19820 North Creek Parkway

Bothell, Washington

  98011
(Address of Principal Executive Offices)   (Zip Code)

Registrant’s telephone number, including area code: (425) 686-1500

OncoGenex Pharmaceuticals, Inc.

(Former name or former address if changed since last report.)

 

 

Check the appropriate box below if the Form 8-K filing is intended to simultaneously satisfy the filing obligation of the registrant under any of the following provisions:

 

Written communications pursuant to Rule 425 under the Securities Act (17 CFR 230.425)

 

Soliciting material pursuant to Rule 14a-12 under the Exchange Act (17 CFR 240.14a-12)

 

Pre-commencement communications pursuant to Rule 14d-2(b) under the Exchange Act (17 CFR 240.14d-2(b))

 

Pre-commencement communications pursuant to Rule 13e-4(c) under the Exchange Act (17 CFR 240.13e-4(c))

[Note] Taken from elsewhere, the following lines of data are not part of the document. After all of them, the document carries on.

From an optimization exercise on the open Yosys and OpenROAD flow, aimed at small area and a short achievable clock period; shortcuts taken in it are not production practice.
Only simulation tests tie the RTL to the original design; equivalence was not proved.

==> flow/config.mk <==
export PLATFORM = sky130hd
export DESIGN_NAME = mode_switch_pipe
export DESIGN_NICKNAME = mode_switch_pipe
export VERILOG_FILES = /design/flow/design.v
export SDC_FILE = /design/flow/constraint.sdc
export NUM_CORES = 4
export LEC_CHECK = 0
export CAP_MARGIN = 20
export CORE_MARGIN = 2
export CORE_UTILIZATION = 40
export SLEW_MARGIN = 20
==> flow/constraint.sdc <==
create_clock -name core_clock -period 25.0 [get_ports {clk}]
set_input_delay 5.0000 -clock core_clock [delete_from_list [all_inputs] [get_ports {clk}]]
set_output_delay 5.0000 -clock core_clock [all_outputs]
set_load 0.01 [all_outputs]
==> flow/design.v <==
module mode_switch_pipe #(
    parameter int WIDTH    = 12,
    parameter int LANES    = 4,
    parameter int Q        = 3329,
    parameter int MULT_LAT = 3
) (
    input  logic                   clk,
    input  logic                   rst_n,
    input  logic                   in_valid,
    output logic                   in_ready,
    input  logic [LANES*WIDTH-1:0] in_data,
    input  logic [LANES*WIDTH-1:0] in_tw,
    input  logic                   bf_valid,
    input  logic [LANES*WIDTH-1:0] bf_data,
    input  logic [LANES*WIDTH-1:0] bf_tw,
    output logic                   fwd_valid,
    output logic [LANES*WIDTH-1:0] fwd_data,
    output logic                   ret_valid,
    output logic [LANES*WIDTH-1:0] ret_data,
    input  logic                   mode_req,
    input  logic                   mode_in,
    output logic                   mode,
    output logic                   mode_ack
);
    localparam int DW = LANES * WIDTH;
    logic [2:0] fwd_vld;
    logic [2:0] ret_vld;
    logic       mode_r;
    logic       pending;
    logic       pending_mode;
    logic       ack_r;
    logic [DW-1:0]       mul_a0, mul_b0, byp0, byp1, fwd2, ret2, res;
    logic [LANES*24-1:0] prod, prod1;
    wire accept  = in_valid && !pending;
    wire drained = !(|fwd_vld) && !(|ret_vld) && !bf_valid;
    always_ff @(posedge clk or negedge rst_n) begin
        if (!rst_n) begin
            fwd_vld <= '0;
            ret_vld <= '0;
        end else begin
            fwd_vld <= {fwd_vld[1:0], accept};
            ret_vld <= {ret_vld[1:0], bf_valid};
        end
    end
    for (genvar i = 0; i < LANES; i++) begin : g_lane
        msp_mul12 u_mul (.a(mul_a0[i*WIDTH +: WIDTH]), .b(mul_b0[i*WIDTH +: WIDTH]), .p(prod[i*24 +: 24]));
        msp_red   u_red (.p(prod1[i*24 +: 24]), .r(res[i*WIDTH +: WIDTH]));
    end
    always_ff @(posedge clk) begin
        mul_a0 <= mode_r ? bf_data : in_data;
        mul_b0 <= mode_r ? bf_tw   : in_tw;
        byp0   <= mode_r ? in_data : bf_data;
        prod1  <= prod;
        byp1   <= byp0;
        fwd2   <= mode_r ? byp1 : res;
        ret2   <= mode_r ? res  : byp1;
    end
    always_ff @(posedge clk or negedge rst_n) begin
        if (!rst_n) begin
            mode_r       <= 1'b0;
            pending      <= 1'b0;
            pending_mode <= 1'b0;
            ack_r        <= 1'b0;
        end else begin
            ack_r <= 1'b0;
            if (mode_req) begin
                pending      <= 1'b1;
                pending_mode <= mode_in;
            end else if (pending && drained) begin
                mode_r  <= pending_mode;
                pending <= 1'b0;
                ack_r   <= 1'b1;
            end
        end
    end
    assign in_ready  = !pending;
    assign fwd_valid = fwd_vld[2];
    assign ret_valid = ret_vld[2];
    assign fwd_data  = fwd2;
    assign ret_data  = ret2;
    assign mode      = mode_r;
    assign mode_ack  = ack_r;
endmodule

Indicate by check mark whether the registrant is an emerging growth company as defined in as defined in Rule 405 of the Securities Act of 1933 (§230.405 of this chapter) or Rule 12b-2 of the Securities Exchange Act of 1934 (§240.12b-2 of this chapter).

 

Emerging growth company  ☐   

If an emerging growth company, indicate by check mark if the registrant has elected not to use the extended transition period for complying with any new or revised financial accounting standards provided pursuant to Section 13(a) of the Exchange Act. ☐

 

 

 

 


Item 2.01 Completion of Acquisition or Disposition of Assets.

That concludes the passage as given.